» Your goal
Gather each line in the entries that includes the string "findITerm".

» Data
Start of Block

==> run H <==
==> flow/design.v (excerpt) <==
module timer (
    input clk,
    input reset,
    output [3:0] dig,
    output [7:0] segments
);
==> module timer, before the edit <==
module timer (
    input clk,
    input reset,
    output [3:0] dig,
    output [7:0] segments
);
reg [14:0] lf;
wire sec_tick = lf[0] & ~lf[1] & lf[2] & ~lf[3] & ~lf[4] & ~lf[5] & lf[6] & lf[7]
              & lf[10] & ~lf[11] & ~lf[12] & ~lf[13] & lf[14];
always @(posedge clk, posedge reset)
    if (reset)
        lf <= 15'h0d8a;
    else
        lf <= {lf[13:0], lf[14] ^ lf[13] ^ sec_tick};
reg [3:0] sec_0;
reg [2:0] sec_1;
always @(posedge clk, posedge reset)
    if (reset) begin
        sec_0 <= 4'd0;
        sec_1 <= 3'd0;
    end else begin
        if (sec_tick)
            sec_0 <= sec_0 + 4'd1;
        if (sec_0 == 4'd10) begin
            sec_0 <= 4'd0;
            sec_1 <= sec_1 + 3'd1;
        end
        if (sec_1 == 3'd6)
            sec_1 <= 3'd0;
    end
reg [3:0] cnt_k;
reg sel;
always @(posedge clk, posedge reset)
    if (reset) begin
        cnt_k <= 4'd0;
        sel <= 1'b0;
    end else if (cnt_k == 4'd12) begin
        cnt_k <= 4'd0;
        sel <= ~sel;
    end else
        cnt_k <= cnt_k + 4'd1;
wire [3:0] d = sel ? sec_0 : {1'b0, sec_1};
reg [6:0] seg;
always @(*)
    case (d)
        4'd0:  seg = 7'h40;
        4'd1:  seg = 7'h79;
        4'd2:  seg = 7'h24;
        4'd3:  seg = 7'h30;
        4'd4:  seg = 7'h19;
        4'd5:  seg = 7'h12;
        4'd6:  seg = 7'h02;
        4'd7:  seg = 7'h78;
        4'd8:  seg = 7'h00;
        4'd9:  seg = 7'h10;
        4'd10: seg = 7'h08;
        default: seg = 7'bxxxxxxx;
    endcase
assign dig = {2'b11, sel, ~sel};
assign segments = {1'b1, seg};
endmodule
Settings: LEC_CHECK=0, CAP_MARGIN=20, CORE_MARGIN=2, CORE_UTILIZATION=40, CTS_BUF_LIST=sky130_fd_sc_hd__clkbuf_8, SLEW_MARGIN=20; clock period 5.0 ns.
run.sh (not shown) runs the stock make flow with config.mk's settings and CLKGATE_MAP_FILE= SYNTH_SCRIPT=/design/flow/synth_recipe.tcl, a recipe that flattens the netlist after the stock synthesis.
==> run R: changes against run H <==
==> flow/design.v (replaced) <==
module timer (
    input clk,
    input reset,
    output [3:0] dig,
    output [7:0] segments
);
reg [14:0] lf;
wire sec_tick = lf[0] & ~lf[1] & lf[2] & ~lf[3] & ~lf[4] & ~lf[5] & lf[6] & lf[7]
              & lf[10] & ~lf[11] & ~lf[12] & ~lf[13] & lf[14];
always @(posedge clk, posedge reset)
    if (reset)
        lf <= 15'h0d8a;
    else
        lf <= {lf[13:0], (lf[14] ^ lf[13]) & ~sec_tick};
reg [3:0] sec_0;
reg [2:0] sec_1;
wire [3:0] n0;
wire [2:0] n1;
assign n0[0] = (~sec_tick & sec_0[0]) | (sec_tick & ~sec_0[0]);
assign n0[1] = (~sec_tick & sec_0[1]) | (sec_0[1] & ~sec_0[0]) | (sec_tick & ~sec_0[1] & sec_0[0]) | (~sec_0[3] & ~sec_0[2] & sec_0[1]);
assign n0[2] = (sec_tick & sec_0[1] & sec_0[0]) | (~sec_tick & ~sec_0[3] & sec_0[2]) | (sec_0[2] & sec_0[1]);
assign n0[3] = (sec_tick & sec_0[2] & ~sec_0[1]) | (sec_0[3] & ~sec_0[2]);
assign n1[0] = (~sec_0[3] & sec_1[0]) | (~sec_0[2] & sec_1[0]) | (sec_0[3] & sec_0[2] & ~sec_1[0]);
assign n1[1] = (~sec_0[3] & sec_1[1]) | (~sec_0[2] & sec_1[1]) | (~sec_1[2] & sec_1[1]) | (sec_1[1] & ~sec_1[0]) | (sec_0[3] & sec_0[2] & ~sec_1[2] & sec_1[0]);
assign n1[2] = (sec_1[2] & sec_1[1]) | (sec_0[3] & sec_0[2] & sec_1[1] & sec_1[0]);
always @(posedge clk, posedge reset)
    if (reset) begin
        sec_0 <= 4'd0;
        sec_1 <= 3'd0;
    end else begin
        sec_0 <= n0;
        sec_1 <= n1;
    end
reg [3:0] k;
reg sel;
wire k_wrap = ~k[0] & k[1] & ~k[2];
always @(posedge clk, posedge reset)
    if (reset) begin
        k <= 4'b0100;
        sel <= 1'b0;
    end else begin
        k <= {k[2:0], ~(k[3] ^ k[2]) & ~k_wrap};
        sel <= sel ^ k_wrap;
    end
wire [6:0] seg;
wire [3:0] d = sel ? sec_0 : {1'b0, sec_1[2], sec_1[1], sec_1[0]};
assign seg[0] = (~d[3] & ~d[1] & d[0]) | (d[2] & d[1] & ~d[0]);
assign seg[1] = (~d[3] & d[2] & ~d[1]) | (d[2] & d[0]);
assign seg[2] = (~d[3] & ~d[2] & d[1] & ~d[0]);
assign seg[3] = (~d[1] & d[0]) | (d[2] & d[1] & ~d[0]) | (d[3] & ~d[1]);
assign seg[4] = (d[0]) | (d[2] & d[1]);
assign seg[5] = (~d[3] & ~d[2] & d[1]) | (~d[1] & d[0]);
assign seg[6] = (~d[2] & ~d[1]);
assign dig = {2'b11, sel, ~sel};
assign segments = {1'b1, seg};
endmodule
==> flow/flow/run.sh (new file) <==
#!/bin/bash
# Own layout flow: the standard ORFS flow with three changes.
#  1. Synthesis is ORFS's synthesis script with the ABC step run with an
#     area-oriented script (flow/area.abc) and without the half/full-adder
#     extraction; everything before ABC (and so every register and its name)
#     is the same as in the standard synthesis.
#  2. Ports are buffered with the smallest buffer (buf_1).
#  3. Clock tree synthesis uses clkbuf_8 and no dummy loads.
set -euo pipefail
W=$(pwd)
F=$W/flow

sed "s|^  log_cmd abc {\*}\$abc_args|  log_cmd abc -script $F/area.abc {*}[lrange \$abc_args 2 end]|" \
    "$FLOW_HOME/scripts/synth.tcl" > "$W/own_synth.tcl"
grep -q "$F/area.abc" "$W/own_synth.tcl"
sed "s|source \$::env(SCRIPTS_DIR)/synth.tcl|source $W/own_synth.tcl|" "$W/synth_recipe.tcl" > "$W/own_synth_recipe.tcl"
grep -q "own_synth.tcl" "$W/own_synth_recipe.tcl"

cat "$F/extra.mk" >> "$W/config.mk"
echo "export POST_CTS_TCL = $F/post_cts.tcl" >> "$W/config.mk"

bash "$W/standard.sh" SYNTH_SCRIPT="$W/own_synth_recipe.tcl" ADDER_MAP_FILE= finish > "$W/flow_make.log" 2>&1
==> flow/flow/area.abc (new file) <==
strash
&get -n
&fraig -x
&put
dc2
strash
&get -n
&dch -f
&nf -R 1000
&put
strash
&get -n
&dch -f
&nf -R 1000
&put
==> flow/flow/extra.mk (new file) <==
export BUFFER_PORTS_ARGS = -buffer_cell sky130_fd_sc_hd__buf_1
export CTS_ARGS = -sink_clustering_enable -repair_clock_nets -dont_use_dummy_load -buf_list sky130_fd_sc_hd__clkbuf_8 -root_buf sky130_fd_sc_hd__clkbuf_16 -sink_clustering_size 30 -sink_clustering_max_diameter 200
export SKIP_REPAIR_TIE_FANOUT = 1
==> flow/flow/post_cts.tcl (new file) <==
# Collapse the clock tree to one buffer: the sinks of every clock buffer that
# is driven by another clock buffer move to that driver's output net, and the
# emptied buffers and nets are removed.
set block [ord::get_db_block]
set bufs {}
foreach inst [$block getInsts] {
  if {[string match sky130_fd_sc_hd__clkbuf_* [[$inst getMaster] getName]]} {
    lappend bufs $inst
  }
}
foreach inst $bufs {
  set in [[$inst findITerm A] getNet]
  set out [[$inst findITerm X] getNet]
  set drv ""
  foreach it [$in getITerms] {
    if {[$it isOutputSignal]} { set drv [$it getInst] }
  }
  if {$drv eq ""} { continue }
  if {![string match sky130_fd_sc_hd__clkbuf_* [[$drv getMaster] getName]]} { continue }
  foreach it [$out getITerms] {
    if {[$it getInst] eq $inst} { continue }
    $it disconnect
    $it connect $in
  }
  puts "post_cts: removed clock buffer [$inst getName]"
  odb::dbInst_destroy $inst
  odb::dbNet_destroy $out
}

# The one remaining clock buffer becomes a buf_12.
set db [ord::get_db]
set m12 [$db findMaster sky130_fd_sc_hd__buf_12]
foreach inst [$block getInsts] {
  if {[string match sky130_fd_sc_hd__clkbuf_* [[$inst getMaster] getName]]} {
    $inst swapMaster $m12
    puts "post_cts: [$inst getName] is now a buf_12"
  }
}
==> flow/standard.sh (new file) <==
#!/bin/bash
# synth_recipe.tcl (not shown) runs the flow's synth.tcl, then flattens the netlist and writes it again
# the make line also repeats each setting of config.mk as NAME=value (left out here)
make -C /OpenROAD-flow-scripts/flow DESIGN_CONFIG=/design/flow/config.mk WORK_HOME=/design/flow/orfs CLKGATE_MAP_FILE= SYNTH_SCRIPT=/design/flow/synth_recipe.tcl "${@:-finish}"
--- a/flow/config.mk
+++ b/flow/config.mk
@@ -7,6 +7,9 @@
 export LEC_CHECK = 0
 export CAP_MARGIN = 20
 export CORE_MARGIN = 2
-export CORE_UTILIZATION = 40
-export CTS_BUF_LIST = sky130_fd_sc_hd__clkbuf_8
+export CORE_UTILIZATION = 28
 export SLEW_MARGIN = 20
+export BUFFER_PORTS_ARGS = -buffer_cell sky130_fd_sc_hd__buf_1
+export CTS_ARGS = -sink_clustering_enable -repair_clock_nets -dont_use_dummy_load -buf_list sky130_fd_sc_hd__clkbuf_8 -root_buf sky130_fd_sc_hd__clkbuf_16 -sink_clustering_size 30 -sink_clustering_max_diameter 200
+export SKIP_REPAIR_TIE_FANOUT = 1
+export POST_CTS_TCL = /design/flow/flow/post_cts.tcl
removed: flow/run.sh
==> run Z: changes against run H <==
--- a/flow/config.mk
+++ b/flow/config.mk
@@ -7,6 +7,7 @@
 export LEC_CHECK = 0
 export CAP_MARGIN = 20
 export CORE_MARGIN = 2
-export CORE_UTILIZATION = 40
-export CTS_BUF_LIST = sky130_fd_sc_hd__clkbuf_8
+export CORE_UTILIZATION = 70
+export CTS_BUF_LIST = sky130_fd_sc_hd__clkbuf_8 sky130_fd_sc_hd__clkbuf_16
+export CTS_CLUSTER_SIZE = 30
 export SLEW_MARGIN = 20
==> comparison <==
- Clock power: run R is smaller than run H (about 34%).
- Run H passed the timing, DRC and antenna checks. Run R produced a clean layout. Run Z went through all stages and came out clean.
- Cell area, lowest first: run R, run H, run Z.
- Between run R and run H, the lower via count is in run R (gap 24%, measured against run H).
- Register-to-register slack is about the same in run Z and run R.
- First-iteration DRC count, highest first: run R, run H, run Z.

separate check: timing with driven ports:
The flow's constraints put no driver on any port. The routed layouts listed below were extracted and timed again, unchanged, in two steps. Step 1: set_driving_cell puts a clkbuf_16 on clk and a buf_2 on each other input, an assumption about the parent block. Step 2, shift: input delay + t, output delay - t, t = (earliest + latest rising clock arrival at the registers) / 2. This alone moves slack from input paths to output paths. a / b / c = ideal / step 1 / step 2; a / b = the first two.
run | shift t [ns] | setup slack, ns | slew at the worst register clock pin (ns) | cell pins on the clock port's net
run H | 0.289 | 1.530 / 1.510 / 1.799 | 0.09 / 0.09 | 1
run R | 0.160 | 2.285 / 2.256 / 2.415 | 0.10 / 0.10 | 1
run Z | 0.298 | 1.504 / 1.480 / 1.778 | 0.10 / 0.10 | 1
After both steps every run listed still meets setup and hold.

End of Block

» Output of the exercise
  set in [[$inst findITerm A] getNet]
  set out [[$inst findITerm X] getNet]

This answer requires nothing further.